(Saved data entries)
# # # # # # #
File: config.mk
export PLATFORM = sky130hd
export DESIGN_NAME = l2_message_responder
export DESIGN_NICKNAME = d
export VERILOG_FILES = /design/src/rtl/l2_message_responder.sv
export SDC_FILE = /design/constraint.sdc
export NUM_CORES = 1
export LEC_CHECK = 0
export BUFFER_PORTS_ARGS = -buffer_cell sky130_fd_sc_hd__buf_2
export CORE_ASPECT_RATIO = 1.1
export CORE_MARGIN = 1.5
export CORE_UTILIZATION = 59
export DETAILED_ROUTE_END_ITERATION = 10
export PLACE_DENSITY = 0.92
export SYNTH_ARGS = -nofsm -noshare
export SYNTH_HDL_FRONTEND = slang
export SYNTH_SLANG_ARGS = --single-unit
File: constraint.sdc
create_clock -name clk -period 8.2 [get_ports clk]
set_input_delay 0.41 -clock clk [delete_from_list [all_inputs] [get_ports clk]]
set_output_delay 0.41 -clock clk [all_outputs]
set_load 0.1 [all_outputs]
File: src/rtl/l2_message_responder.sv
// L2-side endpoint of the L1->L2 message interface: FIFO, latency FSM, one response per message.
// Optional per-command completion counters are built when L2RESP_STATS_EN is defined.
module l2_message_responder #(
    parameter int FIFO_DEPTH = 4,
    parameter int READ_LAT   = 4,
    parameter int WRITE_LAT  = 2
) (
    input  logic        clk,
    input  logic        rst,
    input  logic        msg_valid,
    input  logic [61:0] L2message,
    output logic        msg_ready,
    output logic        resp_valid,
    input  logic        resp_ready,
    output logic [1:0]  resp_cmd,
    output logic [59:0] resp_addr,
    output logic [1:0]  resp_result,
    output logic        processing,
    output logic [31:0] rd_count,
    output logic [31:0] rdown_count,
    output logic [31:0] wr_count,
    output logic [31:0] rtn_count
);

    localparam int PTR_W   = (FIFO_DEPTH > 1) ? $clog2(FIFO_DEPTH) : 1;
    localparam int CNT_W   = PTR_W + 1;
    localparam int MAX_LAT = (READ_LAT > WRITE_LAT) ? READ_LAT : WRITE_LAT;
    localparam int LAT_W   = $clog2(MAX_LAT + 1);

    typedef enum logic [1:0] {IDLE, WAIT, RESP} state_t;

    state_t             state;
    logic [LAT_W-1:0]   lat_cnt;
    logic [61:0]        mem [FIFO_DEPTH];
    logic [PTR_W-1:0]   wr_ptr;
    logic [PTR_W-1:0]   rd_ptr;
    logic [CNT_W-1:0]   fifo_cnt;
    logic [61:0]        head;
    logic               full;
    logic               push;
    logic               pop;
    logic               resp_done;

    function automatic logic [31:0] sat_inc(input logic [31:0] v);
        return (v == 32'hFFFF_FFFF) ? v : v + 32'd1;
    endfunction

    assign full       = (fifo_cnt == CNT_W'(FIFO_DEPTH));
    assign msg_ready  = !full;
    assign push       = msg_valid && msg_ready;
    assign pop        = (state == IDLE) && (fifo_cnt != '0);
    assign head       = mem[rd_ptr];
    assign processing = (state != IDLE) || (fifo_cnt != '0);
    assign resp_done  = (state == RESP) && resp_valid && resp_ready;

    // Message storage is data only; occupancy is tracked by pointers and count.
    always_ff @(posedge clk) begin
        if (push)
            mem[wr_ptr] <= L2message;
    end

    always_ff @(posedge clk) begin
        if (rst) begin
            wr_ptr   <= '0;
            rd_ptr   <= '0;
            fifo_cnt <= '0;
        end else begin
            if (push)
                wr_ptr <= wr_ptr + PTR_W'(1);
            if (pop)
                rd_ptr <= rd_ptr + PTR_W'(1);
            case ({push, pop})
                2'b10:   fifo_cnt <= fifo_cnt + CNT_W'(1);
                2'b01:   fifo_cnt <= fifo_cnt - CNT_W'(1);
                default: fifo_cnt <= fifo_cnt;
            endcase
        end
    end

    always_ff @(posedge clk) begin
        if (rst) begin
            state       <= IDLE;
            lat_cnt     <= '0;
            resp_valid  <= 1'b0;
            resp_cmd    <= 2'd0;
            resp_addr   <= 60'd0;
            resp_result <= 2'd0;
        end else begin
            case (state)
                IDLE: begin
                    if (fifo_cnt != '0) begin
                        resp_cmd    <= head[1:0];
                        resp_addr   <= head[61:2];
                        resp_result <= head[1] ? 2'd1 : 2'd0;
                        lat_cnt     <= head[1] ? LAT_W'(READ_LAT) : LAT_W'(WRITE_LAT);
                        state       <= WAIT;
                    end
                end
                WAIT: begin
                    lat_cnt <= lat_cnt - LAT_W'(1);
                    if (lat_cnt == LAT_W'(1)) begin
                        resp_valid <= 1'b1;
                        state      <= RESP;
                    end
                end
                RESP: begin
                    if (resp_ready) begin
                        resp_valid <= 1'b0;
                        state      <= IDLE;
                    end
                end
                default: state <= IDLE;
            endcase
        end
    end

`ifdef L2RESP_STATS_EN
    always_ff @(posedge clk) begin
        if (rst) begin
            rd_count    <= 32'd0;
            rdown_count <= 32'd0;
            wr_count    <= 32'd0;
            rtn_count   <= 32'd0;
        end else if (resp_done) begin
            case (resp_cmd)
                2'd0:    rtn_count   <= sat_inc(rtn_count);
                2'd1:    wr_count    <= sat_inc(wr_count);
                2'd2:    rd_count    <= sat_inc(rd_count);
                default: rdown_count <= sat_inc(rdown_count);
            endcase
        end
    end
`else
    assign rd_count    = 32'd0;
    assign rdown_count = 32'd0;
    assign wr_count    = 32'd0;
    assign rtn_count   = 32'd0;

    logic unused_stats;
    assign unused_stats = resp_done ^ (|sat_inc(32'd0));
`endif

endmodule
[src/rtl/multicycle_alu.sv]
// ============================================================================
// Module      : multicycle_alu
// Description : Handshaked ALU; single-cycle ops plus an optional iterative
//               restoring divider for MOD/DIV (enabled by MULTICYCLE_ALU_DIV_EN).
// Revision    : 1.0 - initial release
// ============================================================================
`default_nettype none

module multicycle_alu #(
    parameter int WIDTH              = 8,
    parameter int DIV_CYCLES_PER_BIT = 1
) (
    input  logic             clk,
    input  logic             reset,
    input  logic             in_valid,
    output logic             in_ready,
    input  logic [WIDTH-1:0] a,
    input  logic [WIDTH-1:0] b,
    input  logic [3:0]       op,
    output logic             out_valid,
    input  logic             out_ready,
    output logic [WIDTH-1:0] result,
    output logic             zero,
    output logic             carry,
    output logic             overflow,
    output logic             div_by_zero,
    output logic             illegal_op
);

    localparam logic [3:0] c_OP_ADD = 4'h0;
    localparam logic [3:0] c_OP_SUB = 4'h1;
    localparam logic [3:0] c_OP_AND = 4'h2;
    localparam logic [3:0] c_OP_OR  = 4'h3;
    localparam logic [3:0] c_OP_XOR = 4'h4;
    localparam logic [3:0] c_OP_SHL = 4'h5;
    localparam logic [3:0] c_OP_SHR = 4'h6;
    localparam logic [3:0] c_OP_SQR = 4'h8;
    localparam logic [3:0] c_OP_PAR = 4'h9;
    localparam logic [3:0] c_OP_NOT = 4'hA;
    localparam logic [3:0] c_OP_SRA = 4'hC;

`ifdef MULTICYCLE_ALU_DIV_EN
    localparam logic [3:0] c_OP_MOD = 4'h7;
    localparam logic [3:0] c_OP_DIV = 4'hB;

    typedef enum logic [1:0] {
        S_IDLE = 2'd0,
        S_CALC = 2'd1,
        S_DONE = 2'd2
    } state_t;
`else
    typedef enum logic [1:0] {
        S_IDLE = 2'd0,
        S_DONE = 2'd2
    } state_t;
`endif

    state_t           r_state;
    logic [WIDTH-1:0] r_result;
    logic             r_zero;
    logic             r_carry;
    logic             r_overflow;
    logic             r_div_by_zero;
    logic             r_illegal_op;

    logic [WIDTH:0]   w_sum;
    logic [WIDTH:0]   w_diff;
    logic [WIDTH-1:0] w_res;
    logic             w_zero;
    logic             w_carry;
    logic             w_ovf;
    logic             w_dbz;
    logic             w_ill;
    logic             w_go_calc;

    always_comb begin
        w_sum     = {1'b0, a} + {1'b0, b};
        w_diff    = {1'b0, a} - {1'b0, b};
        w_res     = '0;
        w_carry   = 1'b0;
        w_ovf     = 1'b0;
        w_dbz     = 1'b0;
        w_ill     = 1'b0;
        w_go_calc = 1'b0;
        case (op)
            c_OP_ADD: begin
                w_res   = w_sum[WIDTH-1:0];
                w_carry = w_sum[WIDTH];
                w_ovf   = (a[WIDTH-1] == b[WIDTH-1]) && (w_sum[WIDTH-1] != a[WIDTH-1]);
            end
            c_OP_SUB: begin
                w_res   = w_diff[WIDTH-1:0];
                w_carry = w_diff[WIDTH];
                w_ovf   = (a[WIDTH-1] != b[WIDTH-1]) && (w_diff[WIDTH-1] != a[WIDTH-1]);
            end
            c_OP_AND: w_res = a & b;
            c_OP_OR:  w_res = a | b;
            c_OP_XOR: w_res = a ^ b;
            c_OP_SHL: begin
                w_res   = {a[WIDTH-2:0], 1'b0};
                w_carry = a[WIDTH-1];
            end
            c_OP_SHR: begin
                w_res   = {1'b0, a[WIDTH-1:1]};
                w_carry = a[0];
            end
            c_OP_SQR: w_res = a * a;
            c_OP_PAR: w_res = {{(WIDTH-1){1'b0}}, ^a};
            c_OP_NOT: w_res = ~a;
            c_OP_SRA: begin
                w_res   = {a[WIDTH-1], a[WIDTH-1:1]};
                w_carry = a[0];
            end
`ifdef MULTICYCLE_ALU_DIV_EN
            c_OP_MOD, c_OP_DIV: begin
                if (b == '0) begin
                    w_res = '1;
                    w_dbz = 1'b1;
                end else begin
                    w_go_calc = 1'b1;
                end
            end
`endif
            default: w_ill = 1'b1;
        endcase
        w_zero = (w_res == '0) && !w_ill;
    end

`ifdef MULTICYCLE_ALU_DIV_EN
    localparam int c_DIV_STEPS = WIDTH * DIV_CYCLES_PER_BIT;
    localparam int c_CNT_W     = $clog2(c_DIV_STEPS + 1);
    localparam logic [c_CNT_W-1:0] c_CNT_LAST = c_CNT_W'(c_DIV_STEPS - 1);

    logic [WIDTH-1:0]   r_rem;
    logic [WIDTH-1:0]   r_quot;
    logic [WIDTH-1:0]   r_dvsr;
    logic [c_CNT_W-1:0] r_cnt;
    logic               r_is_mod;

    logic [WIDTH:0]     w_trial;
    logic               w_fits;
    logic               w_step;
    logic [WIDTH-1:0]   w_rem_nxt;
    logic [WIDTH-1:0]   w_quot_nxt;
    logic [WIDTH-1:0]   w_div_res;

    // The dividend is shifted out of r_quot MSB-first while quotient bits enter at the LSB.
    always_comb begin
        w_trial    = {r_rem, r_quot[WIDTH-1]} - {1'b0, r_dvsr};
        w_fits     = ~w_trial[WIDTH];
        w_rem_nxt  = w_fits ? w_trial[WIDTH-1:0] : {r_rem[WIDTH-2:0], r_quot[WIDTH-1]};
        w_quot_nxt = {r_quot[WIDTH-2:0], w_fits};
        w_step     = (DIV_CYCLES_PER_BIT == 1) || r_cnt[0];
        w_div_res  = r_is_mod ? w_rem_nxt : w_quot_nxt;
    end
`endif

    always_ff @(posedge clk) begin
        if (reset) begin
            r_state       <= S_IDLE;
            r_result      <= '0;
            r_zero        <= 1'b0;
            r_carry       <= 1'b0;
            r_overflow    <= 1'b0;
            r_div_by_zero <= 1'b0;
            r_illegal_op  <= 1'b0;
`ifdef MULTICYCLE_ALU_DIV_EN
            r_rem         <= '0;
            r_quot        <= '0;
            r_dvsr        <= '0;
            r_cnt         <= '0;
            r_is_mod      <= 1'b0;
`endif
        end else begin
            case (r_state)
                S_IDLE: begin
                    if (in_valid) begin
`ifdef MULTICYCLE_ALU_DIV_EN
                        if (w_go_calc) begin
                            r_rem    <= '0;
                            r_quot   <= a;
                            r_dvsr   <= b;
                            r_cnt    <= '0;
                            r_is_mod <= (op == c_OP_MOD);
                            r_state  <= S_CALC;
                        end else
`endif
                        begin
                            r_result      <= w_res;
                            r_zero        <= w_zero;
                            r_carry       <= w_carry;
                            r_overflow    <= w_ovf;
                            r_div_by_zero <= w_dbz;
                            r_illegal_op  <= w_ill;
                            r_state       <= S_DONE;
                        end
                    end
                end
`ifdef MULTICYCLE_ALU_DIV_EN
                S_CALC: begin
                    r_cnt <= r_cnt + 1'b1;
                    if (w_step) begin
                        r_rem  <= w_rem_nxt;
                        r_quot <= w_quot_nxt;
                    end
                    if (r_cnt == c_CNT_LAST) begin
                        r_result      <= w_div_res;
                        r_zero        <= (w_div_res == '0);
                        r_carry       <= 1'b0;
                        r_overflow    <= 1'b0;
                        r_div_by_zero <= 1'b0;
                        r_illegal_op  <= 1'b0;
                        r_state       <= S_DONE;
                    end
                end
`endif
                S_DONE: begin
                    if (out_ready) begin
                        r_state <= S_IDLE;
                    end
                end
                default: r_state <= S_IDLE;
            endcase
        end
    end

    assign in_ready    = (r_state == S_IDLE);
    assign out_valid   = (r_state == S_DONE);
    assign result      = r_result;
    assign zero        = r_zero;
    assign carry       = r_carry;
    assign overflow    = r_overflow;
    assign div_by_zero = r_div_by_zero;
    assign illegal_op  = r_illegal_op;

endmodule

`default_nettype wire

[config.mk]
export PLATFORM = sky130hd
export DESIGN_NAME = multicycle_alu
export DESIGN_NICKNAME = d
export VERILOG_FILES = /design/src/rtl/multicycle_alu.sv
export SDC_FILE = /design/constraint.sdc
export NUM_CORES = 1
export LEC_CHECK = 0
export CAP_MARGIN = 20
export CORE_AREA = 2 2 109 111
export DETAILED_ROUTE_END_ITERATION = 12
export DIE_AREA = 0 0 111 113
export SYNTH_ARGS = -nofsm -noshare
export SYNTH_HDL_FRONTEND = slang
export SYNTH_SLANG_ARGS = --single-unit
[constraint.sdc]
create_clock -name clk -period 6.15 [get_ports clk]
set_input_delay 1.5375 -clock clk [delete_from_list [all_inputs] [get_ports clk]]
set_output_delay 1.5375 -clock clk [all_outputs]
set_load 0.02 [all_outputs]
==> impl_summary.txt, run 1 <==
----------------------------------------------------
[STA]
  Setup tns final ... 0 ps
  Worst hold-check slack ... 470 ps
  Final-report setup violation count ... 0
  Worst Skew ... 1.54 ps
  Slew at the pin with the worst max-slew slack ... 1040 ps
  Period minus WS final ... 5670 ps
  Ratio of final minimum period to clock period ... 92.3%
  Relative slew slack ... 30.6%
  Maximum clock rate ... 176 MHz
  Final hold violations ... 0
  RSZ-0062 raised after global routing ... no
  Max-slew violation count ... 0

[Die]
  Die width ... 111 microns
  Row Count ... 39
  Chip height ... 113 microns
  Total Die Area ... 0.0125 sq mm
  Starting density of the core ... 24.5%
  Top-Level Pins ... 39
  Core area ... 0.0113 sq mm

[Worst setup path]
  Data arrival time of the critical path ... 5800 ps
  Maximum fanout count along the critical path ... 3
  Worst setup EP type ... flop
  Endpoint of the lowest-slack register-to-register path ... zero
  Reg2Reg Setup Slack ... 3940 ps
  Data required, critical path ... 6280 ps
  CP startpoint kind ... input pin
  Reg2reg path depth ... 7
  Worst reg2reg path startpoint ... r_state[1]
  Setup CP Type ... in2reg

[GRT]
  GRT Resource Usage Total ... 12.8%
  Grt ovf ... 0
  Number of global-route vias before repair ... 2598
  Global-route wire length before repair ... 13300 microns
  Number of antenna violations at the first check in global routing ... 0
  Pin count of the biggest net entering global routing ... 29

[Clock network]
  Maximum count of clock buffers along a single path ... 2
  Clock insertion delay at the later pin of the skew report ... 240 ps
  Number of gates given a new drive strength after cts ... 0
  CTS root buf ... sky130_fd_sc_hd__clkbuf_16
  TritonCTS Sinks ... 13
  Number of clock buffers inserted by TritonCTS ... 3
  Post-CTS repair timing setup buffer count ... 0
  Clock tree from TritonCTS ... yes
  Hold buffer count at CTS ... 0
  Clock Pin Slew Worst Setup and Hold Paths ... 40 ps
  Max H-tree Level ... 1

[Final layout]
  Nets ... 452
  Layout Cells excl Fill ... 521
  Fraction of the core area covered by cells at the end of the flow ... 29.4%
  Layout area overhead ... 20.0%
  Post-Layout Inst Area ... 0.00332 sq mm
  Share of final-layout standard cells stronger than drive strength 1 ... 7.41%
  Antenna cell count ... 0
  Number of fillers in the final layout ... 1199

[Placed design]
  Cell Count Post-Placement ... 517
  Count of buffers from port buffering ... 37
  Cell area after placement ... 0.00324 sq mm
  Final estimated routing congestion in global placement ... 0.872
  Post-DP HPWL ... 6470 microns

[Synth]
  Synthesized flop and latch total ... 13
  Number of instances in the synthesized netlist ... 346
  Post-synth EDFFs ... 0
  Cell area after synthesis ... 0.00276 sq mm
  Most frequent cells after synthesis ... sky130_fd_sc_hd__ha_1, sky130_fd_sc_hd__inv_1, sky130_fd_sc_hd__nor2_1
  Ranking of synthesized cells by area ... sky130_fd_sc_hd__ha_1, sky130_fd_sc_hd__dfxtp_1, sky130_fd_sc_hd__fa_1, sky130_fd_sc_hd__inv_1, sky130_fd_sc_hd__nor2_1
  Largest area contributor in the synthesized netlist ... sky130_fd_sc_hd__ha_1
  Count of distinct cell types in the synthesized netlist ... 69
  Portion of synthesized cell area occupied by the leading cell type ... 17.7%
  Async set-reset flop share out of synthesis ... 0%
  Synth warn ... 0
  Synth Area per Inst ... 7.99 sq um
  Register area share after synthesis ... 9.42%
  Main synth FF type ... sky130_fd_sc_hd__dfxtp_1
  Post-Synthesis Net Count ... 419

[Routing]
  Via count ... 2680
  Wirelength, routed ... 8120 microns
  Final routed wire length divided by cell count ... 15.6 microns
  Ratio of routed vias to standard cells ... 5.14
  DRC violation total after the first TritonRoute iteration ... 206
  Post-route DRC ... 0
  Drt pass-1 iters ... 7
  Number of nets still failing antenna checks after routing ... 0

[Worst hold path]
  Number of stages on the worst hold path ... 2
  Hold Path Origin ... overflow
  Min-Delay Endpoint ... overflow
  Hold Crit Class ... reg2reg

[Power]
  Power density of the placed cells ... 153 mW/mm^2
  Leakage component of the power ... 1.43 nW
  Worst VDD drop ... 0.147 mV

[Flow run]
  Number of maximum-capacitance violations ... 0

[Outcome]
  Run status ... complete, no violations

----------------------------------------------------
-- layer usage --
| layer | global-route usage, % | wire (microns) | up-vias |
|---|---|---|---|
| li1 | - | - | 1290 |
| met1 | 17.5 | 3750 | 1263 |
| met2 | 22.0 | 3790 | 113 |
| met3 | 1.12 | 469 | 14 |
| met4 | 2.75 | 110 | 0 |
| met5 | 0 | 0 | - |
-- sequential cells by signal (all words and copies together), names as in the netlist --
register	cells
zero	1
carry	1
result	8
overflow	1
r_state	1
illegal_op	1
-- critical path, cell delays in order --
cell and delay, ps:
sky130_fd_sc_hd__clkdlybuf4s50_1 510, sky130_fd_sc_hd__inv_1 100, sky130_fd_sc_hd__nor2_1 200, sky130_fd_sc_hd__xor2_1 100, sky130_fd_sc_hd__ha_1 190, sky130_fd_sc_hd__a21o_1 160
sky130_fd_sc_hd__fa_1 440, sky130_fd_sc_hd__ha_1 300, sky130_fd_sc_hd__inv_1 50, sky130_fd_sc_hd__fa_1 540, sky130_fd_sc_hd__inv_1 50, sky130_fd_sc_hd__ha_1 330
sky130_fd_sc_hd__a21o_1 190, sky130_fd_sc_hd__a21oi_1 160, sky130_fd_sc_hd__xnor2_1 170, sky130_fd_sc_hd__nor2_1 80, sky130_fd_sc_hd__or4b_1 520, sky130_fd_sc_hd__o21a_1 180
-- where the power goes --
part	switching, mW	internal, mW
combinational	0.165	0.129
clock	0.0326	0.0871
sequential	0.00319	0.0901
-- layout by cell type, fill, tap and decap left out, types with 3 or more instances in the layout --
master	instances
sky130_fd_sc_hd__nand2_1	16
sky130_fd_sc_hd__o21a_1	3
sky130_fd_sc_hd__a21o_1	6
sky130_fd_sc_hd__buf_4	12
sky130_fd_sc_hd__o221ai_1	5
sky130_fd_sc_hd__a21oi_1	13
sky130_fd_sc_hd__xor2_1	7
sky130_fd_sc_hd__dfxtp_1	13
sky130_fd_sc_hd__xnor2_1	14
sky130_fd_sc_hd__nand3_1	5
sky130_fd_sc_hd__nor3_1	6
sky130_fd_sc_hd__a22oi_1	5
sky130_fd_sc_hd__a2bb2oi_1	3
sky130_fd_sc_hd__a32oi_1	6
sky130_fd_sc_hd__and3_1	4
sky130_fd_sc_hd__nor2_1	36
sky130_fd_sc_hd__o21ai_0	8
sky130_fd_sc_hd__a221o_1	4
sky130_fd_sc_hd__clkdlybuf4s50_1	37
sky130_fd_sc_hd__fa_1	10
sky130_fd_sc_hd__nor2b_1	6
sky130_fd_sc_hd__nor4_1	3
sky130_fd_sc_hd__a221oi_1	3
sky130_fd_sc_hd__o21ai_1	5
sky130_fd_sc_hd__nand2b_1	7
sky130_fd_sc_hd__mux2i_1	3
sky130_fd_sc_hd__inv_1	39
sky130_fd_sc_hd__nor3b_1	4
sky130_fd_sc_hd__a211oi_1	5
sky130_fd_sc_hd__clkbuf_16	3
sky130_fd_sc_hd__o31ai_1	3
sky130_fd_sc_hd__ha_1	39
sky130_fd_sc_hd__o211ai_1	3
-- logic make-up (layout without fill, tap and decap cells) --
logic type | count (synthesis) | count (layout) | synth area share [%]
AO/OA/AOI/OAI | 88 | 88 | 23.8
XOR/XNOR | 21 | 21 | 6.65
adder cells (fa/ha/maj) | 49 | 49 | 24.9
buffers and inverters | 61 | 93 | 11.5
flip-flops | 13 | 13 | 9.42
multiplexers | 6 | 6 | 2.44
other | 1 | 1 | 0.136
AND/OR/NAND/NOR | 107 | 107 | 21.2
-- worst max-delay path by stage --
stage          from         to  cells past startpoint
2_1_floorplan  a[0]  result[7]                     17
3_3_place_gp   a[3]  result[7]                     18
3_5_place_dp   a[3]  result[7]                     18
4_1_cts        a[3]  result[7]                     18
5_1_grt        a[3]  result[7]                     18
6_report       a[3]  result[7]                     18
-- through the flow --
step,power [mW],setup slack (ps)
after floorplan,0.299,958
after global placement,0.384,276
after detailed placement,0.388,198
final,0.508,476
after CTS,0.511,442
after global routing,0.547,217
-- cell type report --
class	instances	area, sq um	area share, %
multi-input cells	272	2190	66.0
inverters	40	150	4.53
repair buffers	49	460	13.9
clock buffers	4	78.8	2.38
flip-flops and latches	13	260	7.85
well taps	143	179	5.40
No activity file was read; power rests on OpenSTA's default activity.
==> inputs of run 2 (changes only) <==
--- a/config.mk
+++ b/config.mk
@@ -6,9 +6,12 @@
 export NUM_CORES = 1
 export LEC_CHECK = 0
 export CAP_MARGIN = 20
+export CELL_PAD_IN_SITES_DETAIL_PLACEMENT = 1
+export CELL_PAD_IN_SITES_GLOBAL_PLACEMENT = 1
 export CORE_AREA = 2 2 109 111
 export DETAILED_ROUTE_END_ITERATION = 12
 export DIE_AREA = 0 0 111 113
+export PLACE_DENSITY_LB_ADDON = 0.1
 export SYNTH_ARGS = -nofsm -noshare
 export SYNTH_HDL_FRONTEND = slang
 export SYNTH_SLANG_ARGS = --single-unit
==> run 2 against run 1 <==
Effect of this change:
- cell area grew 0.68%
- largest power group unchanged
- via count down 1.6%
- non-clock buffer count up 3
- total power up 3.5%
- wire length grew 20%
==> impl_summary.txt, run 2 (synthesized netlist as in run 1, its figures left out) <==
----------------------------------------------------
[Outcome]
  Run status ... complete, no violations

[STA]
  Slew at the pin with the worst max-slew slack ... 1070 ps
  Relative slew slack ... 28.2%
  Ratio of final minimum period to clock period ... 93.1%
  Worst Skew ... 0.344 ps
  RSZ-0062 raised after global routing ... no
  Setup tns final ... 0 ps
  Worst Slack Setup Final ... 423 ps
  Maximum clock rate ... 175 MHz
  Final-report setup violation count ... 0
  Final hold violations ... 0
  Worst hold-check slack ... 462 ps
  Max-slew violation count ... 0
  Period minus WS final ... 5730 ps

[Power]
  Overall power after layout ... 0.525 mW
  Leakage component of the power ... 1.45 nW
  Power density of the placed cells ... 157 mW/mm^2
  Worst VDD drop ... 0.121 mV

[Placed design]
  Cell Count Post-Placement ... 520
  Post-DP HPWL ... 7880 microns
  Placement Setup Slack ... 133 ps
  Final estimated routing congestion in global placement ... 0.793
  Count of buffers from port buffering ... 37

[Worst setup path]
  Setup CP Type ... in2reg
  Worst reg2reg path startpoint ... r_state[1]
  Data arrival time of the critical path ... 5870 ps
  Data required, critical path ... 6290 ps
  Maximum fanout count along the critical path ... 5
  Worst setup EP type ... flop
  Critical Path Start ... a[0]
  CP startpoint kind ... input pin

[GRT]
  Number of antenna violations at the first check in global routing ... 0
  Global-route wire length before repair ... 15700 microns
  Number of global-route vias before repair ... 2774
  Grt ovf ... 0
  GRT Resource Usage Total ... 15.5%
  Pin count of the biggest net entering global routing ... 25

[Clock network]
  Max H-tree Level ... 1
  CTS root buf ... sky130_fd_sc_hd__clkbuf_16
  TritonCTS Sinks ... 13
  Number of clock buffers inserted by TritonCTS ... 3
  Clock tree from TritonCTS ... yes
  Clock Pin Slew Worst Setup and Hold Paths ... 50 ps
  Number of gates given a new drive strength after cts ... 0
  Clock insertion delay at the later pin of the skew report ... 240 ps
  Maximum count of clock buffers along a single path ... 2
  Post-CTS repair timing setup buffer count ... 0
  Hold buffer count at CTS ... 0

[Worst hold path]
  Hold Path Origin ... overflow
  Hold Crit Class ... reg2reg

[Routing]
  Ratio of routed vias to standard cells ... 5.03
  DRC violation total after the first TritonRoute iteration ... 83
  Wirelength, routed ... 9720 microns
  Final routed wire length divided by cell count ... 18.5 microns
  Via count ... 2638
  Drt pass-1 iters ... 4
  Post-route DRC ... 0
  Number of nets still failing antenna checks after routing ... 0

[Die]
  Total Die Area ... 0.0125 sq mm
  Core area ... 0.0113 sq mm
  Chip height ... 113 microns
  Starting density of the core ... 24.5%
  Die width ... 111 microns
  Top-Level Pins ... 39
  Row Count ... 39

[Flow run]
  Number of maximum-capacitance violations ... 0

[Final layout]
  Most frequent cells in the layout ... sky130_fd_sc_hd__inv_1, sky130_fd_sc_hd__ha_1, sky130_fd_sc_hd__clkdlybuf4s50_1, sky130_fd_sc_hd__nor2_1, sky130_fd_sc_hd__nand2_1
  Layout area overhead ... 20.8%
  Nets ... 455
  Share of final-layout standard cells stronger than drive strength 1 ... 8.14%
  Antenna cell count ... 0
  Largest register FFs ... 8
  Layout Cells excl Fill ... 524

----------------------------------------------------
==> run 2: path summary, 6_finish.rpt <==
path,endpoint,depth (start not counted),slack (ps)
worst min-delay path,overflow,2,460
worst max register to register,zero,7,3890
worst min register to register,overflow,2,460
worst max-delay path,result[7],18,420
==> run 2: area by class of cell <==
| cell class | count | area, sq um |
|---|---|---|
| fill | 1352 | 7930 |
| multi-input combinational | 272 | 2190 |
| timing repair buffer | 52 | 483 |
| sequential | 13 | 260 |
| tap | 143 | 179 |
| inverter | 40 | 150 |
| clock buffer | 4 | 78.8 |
# # # # # # #
WHAT YOU WILL DO:
Write only the number of lines in the data where the string "inverters" can be found.

TASK SOLUTION:
2